▸ Assigned task
Output each record in full, exactly as it stands.

Stored items:

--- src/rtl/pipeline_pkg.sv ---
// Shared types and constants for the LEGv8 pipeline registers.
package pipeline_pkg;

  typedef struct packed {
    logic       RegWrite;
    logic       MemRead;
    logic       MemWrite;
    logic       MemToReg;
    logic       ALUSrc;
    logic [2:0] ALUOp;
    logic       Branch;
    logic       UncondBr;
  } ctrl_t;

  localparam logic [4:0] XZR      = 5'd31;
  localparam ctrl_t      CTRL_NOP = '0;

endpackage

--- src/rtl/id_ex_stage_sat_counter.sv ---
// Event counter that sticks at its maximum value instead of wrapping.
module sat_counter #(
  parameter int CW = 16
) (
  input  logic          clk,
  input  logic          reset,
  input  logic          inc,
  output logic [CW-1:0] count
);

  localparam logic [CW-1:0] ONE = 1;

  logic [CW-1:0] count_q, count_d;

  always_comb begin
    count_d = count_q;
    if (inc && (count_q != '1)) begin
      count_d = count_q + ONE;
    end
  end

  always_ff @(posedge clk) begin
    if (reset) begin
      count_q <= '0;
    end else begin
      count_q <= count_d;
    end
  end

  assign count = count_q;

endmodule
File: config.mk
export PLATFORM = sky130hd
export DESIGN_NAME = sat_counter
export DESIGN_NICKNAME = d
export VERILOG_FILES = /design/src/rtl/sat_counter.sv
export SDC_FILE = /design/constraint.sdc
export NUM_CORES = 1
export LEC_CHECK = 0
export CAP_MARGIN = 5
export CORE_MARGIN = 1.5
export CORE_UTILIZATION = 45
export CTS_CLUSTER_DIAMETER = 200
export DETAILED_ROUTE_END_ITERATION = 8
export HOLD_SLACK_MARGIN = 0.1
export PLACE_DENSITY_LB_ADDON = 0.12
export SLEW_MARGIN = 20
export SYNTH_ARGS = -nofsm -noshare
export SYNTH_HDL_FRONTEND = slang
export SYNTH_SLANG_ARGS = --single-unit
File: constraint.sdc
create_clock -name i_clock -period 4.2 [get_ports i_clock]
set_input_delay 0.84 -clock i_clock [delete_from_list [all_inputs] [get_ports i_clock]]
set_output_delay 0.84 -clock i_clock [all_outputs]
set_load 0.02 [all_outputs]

▸ Result
--- src/rtl/pipeline_pkg.sv ---
// Shared types and constants for the LEGv8 pipeline registers.
package pipeline_pkg;

  typedef struct packed {
    logic       RegWrite;
    logic       MemRead;
    logic       MemWrite;
    logic       MemToReg;
    logic       ALUSrc;
    logic [2:0] ALUOp;
    logic       Branch;
    logic       UncondBr;
  } ctrl_t;

  localparam logic [4:0] XZR      = 5'd31;
  localparam ctrl_t      CTRL_NOP = '0;

endpackage

--- src/rtl/id_ex_stage_sat_counter.sv ---
// Event counter that sticks at its maximum value instead of wrapping.
module sat_counter #(
  parameter int CW = 16
) (
  input  logic          clk,
  input  logic          reset,
  input  logic          inc,
  output logic [CW-1:0] count
);

  localparam logic [CW-1:0] ONE = 1;

  logic [CW-1:0] count_q, count_d;

  always_comb begin
    count_d = count_q;
    if (inc && (count_q != '1)) begin
      count_d = count_q + ONE;
    end
  end

  always_ff @(posedge clk) begin
    if (reset) begin
      count_q <= '0;
    end else begin
      count_q <= count_d;
    end
  end

  assign count = count_q;

endmodule
File: config.mk
export PLATFORM = sky130hd
export DESIGN_NAME = sat_counter
export DESIGN_NICKNAME = d
export VERILOG_FILES = /design/src/rtl/sat_counter.sv
export SDC_FILE = /design/constraint.sdc
export NUM_CORES = 1
export LEC_CHECK = 0
export CAP_MARGIN = 5
export CORE_MARGIN = 1.5
export CORE_UTILIZATION = 45
export CTS_CLUSTER_DIAMETER = 200
export DETAILED_ROUTE_END_ITERATION = 8
export HOLD_SLACK_MARGIN = 0.1
export PLACE_DENSITY_LB_ADDON = 0.12
export SLEW_MARGIN = 20
export SYNTH_ARGS = -nofsm -noshare
export SYNTH_HDL_FRONTEND = slang
export SYNTH_SLANG_ARGS = --single-unit
File: constraint.sdc
create_clock -name i_clock -period 4.2 [get_ports i_clock]
set_input_delay 0.84 -clock i_clock [delete_from_list [all_inputs] [get_ports i_clock]]
set_output_delay 0.84 -clock i_clock [all_outputs]
set_load 0.02 [all_outputs]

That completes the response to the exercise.